Yarrow Bouchard 🔸 16 Nov 2025 22:23 UTC
3 points
2 ∶ 0
What do you make of the fact that METR’s time horizon graph and METR’s study on AI coding assistants point in opposite directions? The graph says: exponential progress! Superhuman coders! AGI soon! Singularity! The study says: overhyped product category, useless tool, tricks people into thinking it helps them when it actually hurts them.

Pretty interesting, no?
- niplav 17 Nov 2025 19:27 UTC
  3 points
  0 ∶ 0
  Parent
  Yep, I wouldn’t have predicted that. I guess the standard retort is: Worst case! Existing large codebase! Experienced developers!
  
  I know that there’s software tools I use >once a week that wouldn’t have existed without AI models. They’re not very complicated, but they’d’ve been annoying to code up myself, and I wouldn’t have done it. I wonder if there’s a slowdown in less harsh scenarios, but it’s probably not worth the value of information of running such a study.
  
  I dunno. I’ve done a bunch of calibration practice^[1], this feels like a 30%, I’m calling 30%. My probability went up recently, mostly because some subjectively judged capabilities that I was expecting didn’t start showing up.
  ↩︎
  My metaculus calibration around 30% isn’t great, I’m overconfident there, I’m trying to keep that in mind. My fatebook is slightly overconfident in that range, and who can tell with Manifold.
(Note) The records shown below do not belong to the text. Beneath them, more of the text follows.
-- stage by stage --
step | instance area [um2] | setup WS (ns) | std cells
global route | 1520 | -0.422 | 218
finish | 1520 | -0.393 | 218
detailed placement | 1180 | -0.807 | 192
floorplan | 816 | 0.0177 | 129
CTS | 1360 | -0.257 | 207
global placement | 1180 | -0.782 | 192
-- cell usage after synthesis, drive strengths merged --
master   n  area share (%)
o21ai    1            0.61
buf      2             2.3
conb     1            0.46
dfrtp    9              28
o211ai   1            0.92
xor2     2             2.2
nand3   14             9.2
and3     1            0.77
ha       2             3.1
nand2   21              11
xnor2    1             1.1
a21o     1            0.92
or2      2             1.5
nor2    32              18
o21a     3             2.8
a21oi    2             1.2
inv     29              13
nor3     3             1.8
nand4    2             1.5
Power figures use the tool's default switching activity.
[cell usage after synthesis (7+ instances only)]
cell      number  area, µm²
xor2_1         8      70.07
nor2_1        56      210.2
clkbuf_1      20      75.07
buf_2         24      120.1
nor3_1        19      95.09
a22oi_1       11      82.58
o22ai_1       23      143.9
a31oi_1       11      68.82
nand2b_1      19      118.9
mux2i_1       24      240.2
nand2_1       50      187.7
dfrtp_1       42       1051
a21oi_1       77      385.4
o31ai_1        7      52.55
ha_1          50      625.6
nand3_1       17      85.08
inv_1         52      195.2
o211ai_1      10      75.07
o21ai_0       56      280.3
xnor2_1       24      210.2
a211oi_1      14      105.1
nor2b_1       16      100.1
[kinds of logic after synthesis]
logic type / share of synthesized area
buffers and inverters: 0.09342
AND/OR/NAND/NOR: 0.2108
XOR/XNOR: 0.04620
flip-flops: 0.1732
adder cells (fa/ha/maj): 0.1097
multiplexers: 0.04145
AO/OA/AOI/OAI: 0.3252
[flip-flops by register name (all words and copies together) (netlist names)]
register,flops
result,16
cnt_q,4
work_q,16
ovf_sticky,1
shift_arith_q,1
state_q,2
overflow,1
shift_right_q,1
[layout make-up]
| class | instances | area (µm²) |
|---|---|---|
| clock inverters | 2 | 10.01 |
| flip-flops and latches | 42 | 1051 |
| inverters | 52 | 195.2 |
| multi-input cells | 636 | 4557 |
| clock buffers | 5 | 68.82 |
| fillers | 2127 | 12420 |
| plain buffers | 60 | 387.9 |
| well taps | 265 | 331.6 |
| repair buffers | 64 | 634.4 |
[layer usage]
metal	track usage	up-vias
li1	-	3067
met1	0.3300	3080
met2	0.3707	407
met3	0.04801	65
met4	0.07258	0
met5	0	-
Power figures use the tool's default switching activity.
  - Yarrow Bouchard 🔸 17 Nov 2025 20:18 UTC
    2 points
    0 ∶ 0
    Parent
    There’s a longer discussion of that oft-discussed METR time horizons graph that warrants a post of its own.
    
    My problem with how people interpret the graph is that people slip quickly and wordlessly from step to step in a logical chain of inferences that I don’t think can be justified. The chain of inferences is something like:
    
    AI model performance on a set of very limited benchmark tasks → AI model performance on software engineering in general → AI model performance on everything humans do
    I don’t think these inferences are justifiable.